Go over the data and work out how many lines include the word "decl". Give that number only.

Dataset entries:

────

===== config.mk =====
export PLATFORM = sky130hd
export DESIGN_NAME = mc_bus_master
export DESIGN_NICKNAME = d
export VERILOG_FILES = /design/src/rtl/mc_bus_master.sv
export SDC_FILE = /design/constraint.sdc
export NUM_CORES = 1
export LEC_CHECK = 0
export CAP_MARGIN = 10
export CORE_ASPECT_RATIO = 1.5
export CORE_UTILIZATION = 50
export CTS_CLUSTER_SIZE = 40
export DETAILED_ROUTE_END_ITERATION = 10
export DONT_BUFFER_PORTS = 1
export PLACE_DENSITY = 0.69
export SYNTH_ARGS = -nofsm -noshare
export SYNTH_HDL_FRONTEND = slang
export SYNTH_SLANG_ARGS = --single-unit

===== constraint.sdc =====
create_clock -name clock -period 1.73 [get_ports clock]
set_input_delay 0.519 -clock clock [delete_from_list [all_inputs] [get_ports clock]]
set_output_delay 0.519 -clock clock [all_outputs]
set_load 0.1 [all_outputs]

===== src/rtl/mc_bus_master.sv =====
// Initiator for the MCU parallel memory-controller bus: turns one valid/ready
// request into a CE/OE/WE cycle with programmable setup, strobe and hold phases.
module mc_bus_master #(
  parameter int MC_DATA_WIDTH = 16,
  parameter int MC_ADD_WIDTH  = 6,
  parameter int SETUP_CYCLES  = 2,
  parameter int STROBE_CYCLES = 4,
  parameter int HOLD_CYCLES   = 2
) (
  input  logic                     clock,
  input  logic                     reset,
  input  logic                     req_valid,
  output logic                     req_ready,
  input  logic                     req_write,
  input  logic [MC_ADD_WIDTH-1:0]  req_add,
  input  logic [MC_DATA_WIDTH-1:0] req_wdata,
  output logic                     rsp_valid,
  output logic [MC_DATA_WIDTH-1:0] rsp_rdata,
  output logic                     busy,
  output logic                     mc_ce,
  output logic                     mc_oe,
  output logic                     mc_we,
  output logic [MC_ADD_WIDTH-1:0]  mc_add,
  output logic [MC_DATA_WIDTH-1:0] mc_data_out,
  output logic                     mc_data_oe,
  input  logic [MC_DATA_WIDTH-1:0] mc_data_in
);

  localparam int MAXC = (SETUP_CYCLES > STROBE_CYCLES) ?
                        ((SETUP_CYCLES > HOLD_CYCLES) ? SETUP_CYCLES : HOLD_CYCLES) :
                        ((STROBE_CYCLES > HOLD_CYCLES) ? STROBE_CYCLES : HOLD_CYCLES);
  localparam int CW = $clog2(MAXC) + 1;

  localparam logic [CW-1:0] SETUP_LD  = CW'(SETUP_CYCLES - 1);
  localparam logic [CW-1:0] STROBE_LD = CW'(STROBE_CYCLES - 1);
  localparam logic [CW-1:0] HOLD_LD   = CW'(HOLD_CYCLES - 1);

  typedef enum logic [1:0] {IDLE, SETUP, STROBE, HOLD} state_t;

  state_t        state, state_n;
  logic [CW-1:0] cnt, cnt_n;
  logic          wr_q, wr_n, accept, last_strobe;

  assign req_ready   = (state == IDLE);
  assign busy        = !req_ready;
  assign accept      = req_valid && req_ready;
  assign wr_n        = accept ? req_write : wr_q;
  assign last_strobe = (state == STROBE) && (cnt == '0);

  always_ff @(posedge clock) begin
    if (reset) begin
      state <= IDLE;
      cnt   <= '0;
    end else begin
      state <= state_n;
      cnt   <= cnt_n;
    end
  end

  // One down-counter times every phase; it is reloaded on each state entry.
  always_comb begin
    state_n = state;
    cnt_n   = cnt;
    case (state)
      IDLE: if (accept) begin
        state_n = SETUP;
        cnt_n   = SETUP_LD;
      end
      SETUP: if (cnt == '0) begin
        state_n = STROBE;
        cnt_n   = STROBE_LD;
      end else cnt_n = cnt - CW'(1);
      STROBE: if (cnt == '0) begin
        state_n = HOLD;
        cnt_n   = HOLD_LD;
      end else cnt_n = cnt - CW'(1);
      HOLD: if (cnt == '0) begin
        state_n = IDLE;
        cnt_n   = '0;
      end else cnt_n = cnt - CW'(1);
      default: begin
        state_n = IDLE;
        cnt_n   = '0;
      end
    endcase
  end

  // Bus outputs are registered from the next state, so every pin is a flop and
  // the pad timing lines up exactly with the phase boundaries.
  always_ff @(posedge clock) begin
    if (reset) begin
      wr_q        <= 1'b0;
      mc_ce       <= 1'b1;
      mc_oe       <= 1'b1;
      mc_we       <= 1'b1;
      mc_data_oe  <= 1'b0;
      mc_add      <= '0;
      mc_data_out <= '0;
      rsp_valid   <= 1'b0;
      rsp_rdata   <= '0;
    end else begin
      if (accept) begin
        wr_q   <= req_write;
        mc_add <= req_add;
        if (req_write) mc_data_out <= req_wdata;
      end
      mc_ce      <= (state_n == IDLE);
      mc_we      <= !((state_n == STROBE) && wr_n);
      mc_oe      <= !((state_n == STROBE) && !wr_n);
      mc_data_oe <= (state_n != IDLE) && wr_n;
      rsp_valid  <= last_strobe && !wr_q;
      if (last_strobe && !wr_q) rsp_rdata <= mc_data_in;
    end
  end

endmodule


# Word level (Yosys, flattened, before mapping)
# Index checks and enable logic that the tools add are counted.
dict set report word_totals {
  ram_bits 0
  out_inout_bits 45
  rom_bits 0
  latchBits 0
  word_cells 44
  mem_count 0
  inputBits 42
  ff_bits 49
}
dict set report classes {
  magnitude_cmp 0
  add_sub_neg 1
  div 0
  eq_ne 5
  n_shift 0
  bitwise_logic 0
  multipliers 0
  reduce_logical 16
  n_mux 11
}
# op n
set op_table {}
lappend op_table {{2-to-1 mux 3 bit} 4}
lappend op_table {{case mux 3 bit (4 select lines)} 1}
lappend op_table {{2-to-1 mux 2 bit} 4}
lappend op_table {{case mux 2 bit (4 select lines)} 1}
lappend op_table {{equality test 2 bit, second input constant} 3}
lappend op_table {{logical AND 1 bit} 6}
lappend op_table {{logical NOT 1 bit} 5}
lappend op_table {{logical NOT 2 bit} 2}
lappend op_table {{logical NOT 3 bit} 1}
lappend op_table {{subtractor 3 x 1 -> 3 bit, second input constant} 1}
lappend op_table {{equality test 2 x 1 -> 1 bit, second input constant} 1}
lappend op_table {{!= test 2 x 1 -> 1 bit, second input constant} 1}
lappend op_table {{AND reduction 2 bit} 1}
lappend op_table {{nonzero test 2 bit} 1}
lappend op_table {{2-to-1 mux 1 bit} 1}

# Depth between registers and ports, before layout
dict set report logic_depth {
  depth_word 7
  mapped_depth 6
  mapped_depth_nobuf 3
}

# Worst setup path before layout
# OpenSTA, ideal clock, no wires.
dict set report synth_path {
  path_type {register to output}
  startpoint {reg state[1]}
  endpoint {out busy}
  t_required_ps 1211
  stages_incl_launch_ff 4
  n_path_buf 1
  arrival_ps 2733
  slack_ps -1522
  cell_sequence {dfxtp_1 -> buf_2 -> nor2_1 -> inv_1}
}
dict set report synth_between {
  elab_chain_len 2
}
# element line_no
set synth_lines {}
lappend synth_lines {{from (decl)} 40} ;# state_t state, state_n;
lappend synth_lines {{from (signal assigned)} 55} ;# state <= state_n;
lappend synth_lines {{logical NOT 2 bit} 44} ;# assign req_ready = (state == IDLE);
lappend synth_lines {{net req_ready} 13} ;# output logic req_ready,
lappend synth_lines {{logical NOT 1 bit} 45} ;# assign busy = !req_ready;
lappend synth_lines {{to (decl)} 19} ;# output logic busy,
# The timed path passes the listed nets, and every way through them passes these cells.

# Final worst setup path
dict set report layout_path {
  startpoint {reg state[0]}
  endpoint {out busy}
}
dict set report layout_between {
  elab_chain_len 2
}
# element line_no
set layout_lines {}
lappend layout_lines {{logical NOT 2 bit} 44}
lappend layout_lines {{logical NOT 1 bit} 45}
# Every way passes these cells.

==> reports/qor.txt <==
clock latency on the worst-skew pair - 300 ps
hold path depth - 1
Post-CTS Setup Bufs - 0
Area Growth Syn to Fin - 24.6%
final number of hold-violating endpoints - 0
type of the worst min-delay path - in2reg
Routed WL - 3.96 mm
io pins - 87
# clock sinks - 49
CTS tree - built
worst r2r path cells - 4
die width - 53.1 um
top cell type's share of synthesized area - 50.1%
kind of critical path - reg2out
register area - 982 um2
Post-synth EDFFs - 0
Starting Density - 52.7%
worst setup path end - busy
status - complete, no violations
# fillers - 335
area of the multi-input gates - 901 um2
antenna violation net count after detailed routing - 0
Cell Pwr Density - 1340 nW/um2
first-pass GRT wire length - 6.11 mm
Worst setup SP type - flip-flop
Max Cap Viol - 0
warnings from Yosys - 0
crit path from - state[0]
total grt overflow - 0
r2r startpoint - cnt[1]
register area share after synthesis - 50.1%
Synth area leaders - dfxtp_1 (50%), mux2i_1 (12%), nand2b_1 (11%)
max frequency - 0.612 GHz
leakage - 0.000974 uW
top_reg_cell synth - dfxtp_1
cell area after layout - 2440 um2
DRC viols - 0
Max IR drop VDD - 0.000910 V
R2R Setup Slk - 260 ps
Slew @ Worst Pin - 466 ps
#FFs+latches synth - 49
crit share post-route - 94.4%
DR pass1 iterations - 4
Final min period - 1630 ps
total power - 3270 uW
worst reg2reg endpoint - rsp_rdata[10]
via/cell ratio - 5.21
Worst EP required - 1210 ps
via count - 1538
Layout Skew - 7.64 ps
setup slack after placement - 259 ps
drt initial violations - 30
antenna cells - 0
wire length per cell - 13.4 um
Max stage delay on crit path - 450 ps
final slew viol count - 0
die area - 4180 um2
Clk Tree Root Cell - clkbuf_8
area post-placement - 2340 um2
endpoints failing setup - 0
most frequent cells in the layout - buf_4 (50), dfxtp_1 (48), nand2_1 (34), nand2b_1 (34), mux2i_1 (24)
Rows - 27
initial antenna violation count - 0
largest net degree at the start of global routing - 66
library cells used by synthesis - 29
Post-Syn Area per Cell - 9.41 um2
Max clock buf depth - 2
Setup WS post-layout - 97.0 ps
height of the die - 78.6 um
CP max FO - 10
Final #Nets - 293
Critical Path End Type - output pin
crit path cell chain - nor2_4 > inv_1 > buf_4
cell count after synthesis - 208
All-Layer GR Usage - 19.6%
share of cells above drive strength 1 - 25.8%
setup TNS - 0 ps
Syn Nets - 250
most common cell after layout, fill and taps aside - buf_4
Arrival @ worst endpoint - 1110 ps
GPL Wtd Cong - 0.732
RSZ-0062 raised after global routing - false
Yosys top cell by area - dfxtp_1
clock slew at reported path FFs - 90 ps
Core ar. - 3720 um2
CTS Buf Count - 5
mapped cell area - 1960 um2
slowest CP cell - dfxtp_2
ys async rst share - 0%
headroom to the max-slew limit - 68.9%
hold path start - reset
htree depth - 2
I/O Buffers - 0
vias in the first global route - 1502
post-DP HPWL - 2.90 mm
-- Yosys cell counts, types with 2 or more instances --
cell      number
clkbuf_1       9
nand2b_1      34
a21oi_1       18
nor4_1         2
nand2_1       34
dfxtp_1       49
inv_1          3
or3_1          2
nor3_1         3
buf_2          5
mux2i_1       24
nor2_1         8
-- worst max-delay path, delay by kind of cell, from the launching register on --
kind / cells / cell delay (ps)
buf+inv: 2 / 330
flops: 1 / 450
simple gates: 1 / 40
-- through the flow --
stage,utilization [%],hold slack [ps],std cells
2_1_floorplan,-,500,208
3_3_place_gp,63.0,437,287
3_5_place_dp,63.0,444,287
4_1_cts,65.7,272,295
5_1_grt,65.7,259,295
6_report,65.7,284,295
-- cells by family after synthesis --
family | after synthesis | synth area share [%]
simple gates | 92 | 25.8
flops | 49 | 50.1
compound gates | 24 | 6.84
mux | 24 | 12.3
buf+inv | 18 | 4.60
xor+xnor | 1 | 0.447
-- sequential cells by signal, indices dropped and copies added (netlist names) --
signal       cells
cnt              3
mc_add           6
mc_ce            1
mc_data_oe       1
mc_data_out     16
mc_oe            1
mc_we            1
rsp_rdata       16
rsp_valid        1
state            2
wr_q             1
-- per-layer routing --
| layer | wire length [um] | share of wire, % | global-route usage [%] |
|---|---|---|---|
| met4 | 33 | 0.83 | 7.63 |
| met5 | 0 | 0 | 0 |
| met3 | 277 | 7.0 | 6.78 |
| met1 | 1530 | 39 | 18.6 |
| met2 | 2120 | 54 | 36.3 |
-- power breakdown --
part	internal (uW)	switching (uW)	total, uW
clock	324	362	686
sequential	1230	67.1	1300
combinational	320	962	1280
-- cell type report --
| class | instances | area share [%] |
|---|---|---|
| sequential | 49 | 40.3 |
| multi-input combinational | 141 | 36.9 |
| timing repair buffer | 51 | 16.2 |
| clock buffer | 6 | 3.38 |
| tap | 43 | 2.21 |
| clock inverter | 2 | 0.564 |
| inverter | 3 | 0.462 |
-- how the worst min path moves through the flow --
| stage | to | slack [ps] |
|---|---|---|
| finish | mc_data_out[12] | 280 |
| global route | cnt[1] | 260 |
| CTS | mc_data_out[8] | 270 |
| detailed placement | mc_data_out[12] | 440 |
| global placement | mc_data_out[12] | 440 |
| floorplan | rsp_valid | 500 |
-- timing repair --
item | in CTS | in global routing
hold buffers | 0 | 0
setup endpoints to repair | 1 | 0
endpoints found under the hold margin | 0 | 0
resized for setup | 1 | 0
No activity file was read; power rests on OpenSTA's default activity.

────

### Response to the task
2